▼▼▼

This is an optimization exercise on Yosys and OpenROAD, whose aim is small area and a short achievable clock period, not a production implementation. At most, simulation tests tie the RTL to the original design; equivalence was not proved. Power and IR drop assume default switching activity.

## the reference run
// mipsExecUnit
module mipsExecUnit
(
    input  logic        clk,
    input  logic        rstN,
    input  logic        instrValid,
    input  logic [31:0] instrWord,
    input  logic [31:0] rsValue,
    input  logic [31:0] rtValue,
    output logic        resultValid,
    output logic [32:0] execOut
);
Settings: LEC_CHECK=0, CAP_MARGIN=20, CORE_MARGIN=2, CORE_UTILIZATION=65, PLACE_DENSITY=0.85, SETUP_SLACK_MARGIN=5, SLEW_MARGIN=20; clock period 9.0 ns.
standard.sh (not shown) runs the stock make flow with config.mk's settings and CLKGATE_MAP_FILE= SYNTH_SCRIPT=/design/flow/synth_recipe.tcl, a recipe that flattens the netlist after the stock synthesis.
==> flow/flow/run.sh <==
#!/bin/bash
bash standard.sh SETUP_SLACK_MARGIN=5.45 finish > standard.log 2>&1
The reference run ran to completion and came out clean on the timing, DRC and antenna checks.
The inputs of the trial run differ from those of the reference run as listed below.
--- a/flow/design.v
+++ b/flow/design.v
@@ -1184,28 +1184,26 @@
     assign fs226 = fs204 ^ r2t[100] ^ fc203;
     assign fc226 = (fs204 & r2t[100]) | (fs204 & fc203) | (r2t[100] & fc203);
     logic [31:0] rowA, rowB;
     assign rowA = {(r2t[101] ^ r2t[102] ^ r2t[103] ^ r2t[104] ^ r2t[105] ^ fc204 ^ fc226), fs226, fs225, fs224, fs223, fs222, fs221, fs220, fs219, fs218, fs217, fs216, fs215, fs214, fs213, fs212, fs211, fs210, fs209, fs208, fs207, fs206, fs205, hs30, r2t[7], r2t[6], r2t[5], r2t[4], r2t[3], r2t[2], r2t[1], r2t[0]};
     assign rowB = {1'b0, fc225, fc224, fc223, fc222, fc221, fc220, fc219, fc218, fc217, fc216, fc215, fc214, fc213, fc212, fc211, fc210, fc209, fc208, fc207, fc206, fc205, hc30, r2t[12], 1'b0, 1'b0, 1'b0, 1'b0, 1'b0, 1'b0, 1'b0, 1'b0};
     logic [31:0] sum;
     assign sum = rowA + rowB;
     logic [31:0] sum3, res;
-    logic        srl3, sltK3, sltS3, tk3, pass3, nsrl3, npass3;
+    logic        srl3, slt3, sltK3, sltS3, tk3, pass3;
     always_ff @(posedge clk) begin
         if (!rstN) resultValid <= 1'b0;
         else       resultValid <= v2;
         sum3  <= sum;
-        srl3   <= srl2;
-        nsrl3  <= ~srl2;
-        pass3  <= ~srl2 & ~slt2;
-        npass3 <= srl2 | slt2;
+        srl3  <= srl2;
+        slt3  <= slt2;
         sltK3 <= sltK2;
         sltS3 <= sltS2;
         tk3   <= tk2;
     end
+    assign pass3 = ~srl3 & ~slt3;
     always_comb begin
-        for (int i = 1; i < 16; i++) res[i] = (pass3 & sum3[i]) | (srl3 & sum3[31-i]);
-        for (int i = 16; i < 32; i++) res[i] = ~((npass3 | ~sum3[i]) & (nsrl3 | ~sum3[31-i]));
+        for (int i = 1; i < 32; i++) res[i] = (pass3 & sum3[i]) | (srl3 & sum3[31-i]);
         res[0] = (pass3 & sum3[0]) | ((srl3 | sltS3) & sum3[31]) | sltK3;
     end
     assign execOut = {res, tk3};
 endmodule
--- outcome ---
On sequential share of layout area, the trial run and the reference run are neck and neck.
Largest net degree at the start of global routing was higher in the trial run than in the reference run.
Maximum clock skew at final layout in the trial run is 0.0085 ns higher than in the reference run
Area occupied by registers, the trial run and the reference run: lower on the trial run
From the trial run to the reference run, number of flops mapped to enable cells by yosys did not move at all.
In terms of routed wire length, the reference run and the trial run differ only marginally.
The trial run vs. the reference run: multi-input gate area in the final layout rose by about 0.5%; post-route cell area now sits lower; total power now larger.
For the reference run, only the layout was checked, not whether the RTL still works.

▲▲▲
▼▼▼

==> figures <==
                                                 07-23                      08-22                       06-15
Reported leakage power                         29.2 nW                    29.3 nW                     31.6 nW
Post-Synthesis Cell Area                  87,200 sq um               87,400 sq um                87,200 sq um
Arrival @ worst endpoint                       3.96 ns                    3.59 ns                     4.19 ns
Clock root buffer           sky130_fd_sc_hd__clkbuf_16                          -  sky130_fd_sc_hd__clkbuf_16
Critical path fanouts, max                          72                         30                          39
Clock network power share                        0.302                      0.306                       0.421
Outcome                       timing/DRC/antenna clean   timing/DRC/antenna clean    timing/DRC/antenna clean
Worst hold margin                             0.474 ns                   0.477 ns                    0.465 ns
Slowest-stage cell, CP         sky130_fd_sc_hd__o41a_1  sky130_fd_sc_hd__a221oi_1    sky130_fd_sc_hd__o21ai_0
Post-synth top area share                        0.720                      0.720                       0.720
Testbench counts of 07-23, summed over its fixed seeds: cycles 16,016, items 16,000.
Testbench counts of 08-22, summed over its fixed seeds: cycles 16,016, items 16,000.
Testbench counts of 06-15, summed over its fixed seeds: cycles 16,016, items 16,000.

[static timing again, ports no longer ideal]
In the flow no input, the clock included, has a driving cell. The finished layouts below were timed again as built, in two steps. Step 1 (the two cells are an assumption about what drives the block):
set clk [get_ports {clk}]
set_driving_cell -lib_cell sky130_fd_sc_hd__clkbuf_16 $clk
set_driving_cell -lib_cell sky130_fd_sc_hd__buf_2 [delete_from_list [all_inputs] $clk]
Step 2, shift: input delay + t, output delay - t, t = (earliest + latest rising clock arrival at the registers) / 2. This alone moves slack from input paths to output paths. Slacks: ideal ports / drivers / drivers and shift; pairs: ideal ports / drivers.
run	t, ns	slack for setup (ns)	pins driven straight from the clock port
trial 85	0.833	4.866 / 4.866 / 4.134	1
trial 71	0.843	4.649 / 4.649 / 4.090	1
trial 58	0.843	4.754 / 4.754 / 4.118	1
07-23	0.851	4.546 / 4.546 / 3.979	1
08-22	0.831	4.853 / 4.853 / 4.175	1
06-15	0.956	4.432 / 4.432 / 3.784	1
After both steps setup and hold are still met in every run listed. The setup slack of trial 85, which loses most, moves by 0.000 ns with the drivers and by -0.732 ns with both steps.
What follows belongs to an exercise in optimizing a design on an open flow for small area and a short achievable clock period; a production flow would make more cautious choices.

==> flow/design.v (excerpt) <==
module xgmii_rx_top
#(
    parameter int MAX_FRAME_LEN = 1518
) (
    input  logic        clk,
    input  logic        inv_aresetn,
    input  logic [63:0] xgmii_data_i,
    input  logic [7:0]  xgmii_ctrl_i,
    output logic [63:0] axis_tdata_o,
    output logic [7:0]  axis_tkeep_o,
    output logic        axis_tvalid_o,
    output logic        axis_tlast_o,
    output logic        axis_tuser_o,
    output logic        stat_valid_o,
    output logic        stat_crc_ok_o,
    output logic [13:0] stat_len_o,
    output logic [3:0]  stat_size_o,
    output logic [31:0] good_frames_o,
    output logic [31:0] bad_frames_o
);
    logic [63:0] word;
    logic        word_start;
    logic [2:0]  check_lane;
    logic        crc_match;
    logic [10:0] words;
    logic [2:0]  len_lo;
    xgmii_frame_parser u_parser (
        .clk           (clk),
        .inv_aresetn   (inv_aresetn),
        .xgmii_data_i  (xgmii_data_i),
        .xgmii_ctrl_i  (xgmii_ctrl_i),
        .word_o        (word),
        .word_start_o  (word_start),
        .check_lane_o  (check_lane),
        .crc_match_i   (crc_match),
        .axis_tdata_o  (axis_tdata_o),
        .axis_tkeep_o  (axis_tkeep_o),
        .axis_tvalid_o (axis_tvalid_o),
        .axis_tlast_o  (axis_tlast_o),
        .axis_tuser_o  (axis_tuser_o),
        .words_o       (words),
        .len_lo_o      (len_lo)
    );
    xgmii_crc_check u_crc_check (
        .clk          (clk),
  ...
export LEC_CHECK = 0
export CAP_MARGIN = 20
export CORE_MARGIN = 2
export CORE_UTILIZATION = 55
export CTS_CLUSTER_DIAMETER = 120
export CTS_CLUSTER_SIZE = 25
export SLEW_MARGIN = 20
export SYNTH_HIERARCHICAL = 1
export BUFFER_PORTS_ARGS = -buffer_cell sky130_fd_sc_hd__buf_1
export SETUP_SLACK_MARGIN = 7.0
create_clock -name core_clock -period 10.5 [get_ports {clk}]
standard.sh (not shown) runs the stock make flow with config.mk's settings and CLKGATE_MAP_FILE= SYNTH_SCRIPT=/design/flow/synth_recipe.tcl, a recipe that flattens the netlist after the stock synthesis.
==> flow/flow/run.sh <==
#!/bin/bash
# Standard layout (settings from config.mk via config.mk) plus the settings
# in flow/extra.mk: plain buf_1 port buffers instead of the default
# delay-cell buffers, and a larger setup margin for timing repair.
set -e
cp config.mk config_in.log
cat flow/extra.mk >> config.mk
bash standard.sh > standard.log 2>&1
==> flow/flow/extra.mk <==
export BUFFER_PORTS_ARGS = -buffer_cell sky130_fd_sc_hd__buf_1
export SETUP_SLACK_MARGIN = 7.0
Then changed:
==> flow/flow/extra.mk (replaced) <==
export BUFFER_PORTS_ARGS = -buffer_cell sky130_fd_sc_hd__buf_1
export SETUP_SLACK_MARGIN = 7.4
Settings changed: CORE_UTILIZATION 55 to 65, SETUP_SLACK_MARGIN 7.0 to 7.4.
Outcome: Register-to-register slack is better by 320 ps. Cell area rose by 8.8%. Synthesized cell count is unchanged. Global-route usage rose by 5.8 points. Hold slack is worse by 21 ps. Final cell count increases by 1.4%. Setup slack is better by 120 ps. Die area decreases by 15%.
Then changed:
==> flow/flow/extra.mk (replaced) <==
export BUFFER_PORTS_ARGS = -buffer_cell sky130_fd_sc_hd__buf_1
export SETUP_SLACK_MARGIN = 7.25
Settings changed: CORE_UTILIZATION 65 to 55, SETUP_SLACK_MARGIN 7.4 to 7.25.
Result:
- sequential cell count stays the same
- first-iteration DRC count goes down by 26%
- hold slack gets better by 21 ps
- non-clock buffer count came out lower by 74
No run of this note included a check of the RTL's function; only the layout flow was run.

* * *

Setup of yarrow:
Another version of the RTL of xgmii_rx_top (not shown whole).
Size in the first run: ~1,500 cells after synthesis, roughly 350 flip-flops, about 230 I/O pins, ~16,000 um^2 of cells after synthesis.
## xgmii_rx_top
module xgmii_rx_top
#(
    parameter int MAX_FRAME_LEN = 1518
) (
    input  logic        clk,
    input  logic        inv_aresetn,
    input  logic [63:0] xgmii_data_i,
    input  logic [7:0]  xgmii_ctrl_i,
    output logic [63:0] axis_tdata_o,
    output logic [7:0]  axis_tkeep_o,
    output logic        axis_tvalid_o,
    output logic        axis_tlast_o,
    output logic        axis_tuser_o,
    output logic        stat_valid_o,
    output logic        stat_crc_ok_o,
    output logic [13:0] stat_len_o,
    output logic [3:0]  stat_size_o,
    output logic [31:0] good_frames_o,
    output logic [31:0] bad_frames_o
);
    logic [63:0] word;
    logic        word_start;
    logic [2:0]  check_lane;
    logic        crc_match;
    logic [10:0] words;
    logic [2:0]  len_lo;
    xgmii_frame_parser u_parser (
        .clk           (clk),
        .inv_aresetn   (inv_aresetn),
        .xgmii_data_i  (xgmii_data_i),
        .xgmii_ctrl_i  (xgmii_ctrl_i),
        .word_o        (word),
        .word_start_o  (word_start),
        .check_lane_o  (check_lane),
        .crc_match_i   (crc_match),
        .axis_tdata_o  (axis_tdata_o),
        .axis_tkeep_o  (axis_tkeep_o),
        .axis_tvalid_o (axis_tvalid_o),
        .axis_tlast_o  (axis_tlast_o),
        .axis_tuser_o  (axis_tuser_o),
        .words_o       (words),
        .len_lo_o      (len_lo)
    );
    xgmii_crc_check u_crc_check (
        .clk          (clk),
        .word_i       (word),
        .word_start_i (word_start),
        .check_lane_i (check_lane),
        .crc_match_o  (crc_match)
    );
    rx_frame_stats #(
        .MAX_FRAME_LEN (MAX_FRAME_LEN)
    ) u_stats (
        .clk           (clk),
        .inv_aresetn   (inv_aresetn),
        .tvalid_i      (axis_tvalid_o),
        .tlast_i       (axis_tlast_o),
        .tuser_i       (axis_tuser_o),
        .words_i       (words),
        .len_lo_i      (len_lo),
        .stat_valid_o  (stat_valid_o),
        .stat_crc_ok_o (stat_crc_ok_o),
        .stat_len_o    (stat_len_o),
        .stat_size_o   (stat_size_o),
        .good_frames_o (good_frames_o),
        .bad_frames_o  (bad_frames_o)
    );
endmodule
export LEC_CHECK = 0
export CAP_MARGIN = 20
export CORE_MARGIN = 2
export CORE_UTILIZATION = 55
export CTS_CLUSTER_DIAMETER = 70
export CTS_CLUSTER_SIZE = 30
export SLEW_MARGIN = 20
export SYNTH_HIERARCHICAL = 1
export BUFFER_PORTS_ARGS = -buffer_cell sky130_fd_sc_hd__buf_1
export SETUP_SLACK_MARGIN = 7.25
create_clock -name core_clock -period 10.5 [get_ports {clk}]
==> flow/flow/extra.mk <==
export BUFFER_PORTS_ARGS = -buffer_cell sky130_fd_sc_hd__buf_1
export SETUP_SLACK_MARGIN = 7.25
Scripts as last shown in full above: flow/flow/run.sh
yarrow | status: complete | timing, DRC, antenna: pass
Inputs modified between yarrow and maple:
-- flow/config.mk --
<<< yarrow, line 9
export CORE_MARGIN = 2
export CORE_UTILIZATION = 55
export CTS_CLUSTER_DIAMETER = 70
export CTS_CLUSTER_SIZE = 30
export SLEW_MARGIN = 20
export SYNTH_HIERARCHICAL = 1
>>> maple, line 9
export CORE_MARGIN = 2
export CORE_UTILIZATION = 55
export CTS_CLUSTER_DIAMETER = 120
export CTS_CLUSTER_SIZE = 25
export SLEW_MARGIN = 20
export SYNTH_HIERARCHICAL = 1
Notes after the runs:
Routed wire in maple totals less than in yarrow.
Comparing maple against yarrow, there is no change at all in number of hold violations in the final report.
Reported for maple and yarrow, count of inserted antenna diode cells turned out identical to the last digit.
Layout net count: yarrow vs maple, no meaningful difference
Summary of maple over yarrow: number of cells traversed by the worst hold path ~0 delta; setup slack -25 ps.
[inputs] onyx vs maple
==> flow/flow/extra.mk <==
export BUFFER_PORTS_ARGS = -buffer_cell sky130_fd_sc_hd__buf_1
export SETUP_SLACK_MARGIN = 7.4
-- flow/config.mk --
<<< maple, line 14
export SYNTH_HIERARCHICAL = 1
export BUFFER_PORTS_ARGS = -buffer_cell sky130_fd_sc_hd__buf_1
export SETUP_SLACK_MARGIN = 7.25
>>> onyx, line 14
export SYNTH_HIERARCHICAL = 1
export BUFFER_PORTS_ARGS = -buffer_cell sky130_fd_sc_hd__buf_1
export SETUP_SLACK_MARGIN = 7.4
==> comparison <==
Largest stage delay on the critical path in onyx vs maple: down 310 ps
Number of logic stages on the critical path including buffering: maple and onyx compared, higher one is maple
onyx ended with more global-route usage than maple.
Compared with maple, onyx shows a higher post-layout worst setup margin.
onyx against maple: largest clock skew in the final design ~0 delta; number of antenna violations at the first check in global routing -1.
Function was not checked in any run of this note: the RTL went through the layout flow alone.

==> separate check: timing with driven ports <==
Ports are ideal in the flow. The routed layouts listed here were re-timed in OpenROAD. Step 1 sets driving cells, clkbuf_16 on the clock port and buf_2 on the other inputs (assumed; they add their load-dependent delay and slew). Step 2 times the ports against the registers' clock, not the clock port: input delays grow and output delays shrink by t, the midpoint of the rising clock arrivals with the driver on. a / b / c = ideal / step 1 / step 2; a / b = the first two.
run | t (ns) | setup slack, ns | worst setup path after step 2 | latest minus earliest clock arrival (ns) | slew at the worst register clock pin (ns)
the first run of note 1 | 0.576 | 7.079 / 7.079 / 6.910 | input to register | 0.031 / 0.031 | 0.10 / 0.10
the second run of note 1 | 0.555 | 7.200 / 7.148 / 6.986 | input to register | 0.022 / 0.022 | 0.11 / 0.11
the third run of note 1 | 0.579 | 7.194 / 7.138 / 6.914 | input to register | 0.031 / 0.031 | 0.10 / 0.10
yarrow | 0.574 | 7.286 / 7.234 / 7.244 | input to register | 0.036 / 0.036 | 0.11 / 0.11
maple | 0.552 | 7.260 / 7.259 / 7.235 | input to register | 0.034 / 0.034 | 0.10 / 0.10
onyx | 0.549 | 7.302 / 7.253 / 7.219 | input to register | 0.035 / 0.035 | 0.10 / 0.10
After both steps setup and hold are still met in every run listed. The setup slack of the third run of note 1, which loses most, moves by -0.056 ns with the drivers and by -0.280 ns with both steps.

▲▲▲

*Task item*. Scan the records above for the lines holding "Clock root buffer" and "set_driving_cell -lib_cell sky130_fd_sc_hd__clkbuf_16". Transcribe those two and every line between them word for word, and no others.

*Answer to this task*.
Clock root buffer           sky130_fd_sc_hd__clkbuf_16                          -  sky130_fd_sc_hd__clkbuf_16
Critical path fanouts, max                          72                         30                          39
Clock network power share                        0.302                      0.306                       0.421
Outcome                       timing/DRC/antenna clean   timing/DRC/antenna clean    timing/DRC/antenna clean
Worst hold margin                             0.474 ns                   0.477 ns                    0.465 ns
Slowest-stage cell, CP         sky130_fd_sc_hd__o41a_1  sky130_fd_sc_hd__a221oi_1    sky130_fd_sc_hd__o21ai_0
Post-synth top area share                        0.720                      0.720                       0.720
Testbench counts of 07-23, summed over its fixed seeds: cycles 16,016, items 16,000.
Testbench counts of 08-22, summed over its fixed seeds: cycles 16,016, items 16,000.
Testbench counts of 06-15, summed over its fixed seeds: cycles 16,016, items 16,000.

[static timing again, ports no longer ideal]
In the flow no input, the clock included, has a driving cell. The finished layouts below were timed again as built, in two steps. Step 1 (the two cells are an assumption about what drives the block):
set clk [get_ports {clk}]
set_driving_cell -lib_cell sky130_fd_sc_hd__clkbuf_16 $clk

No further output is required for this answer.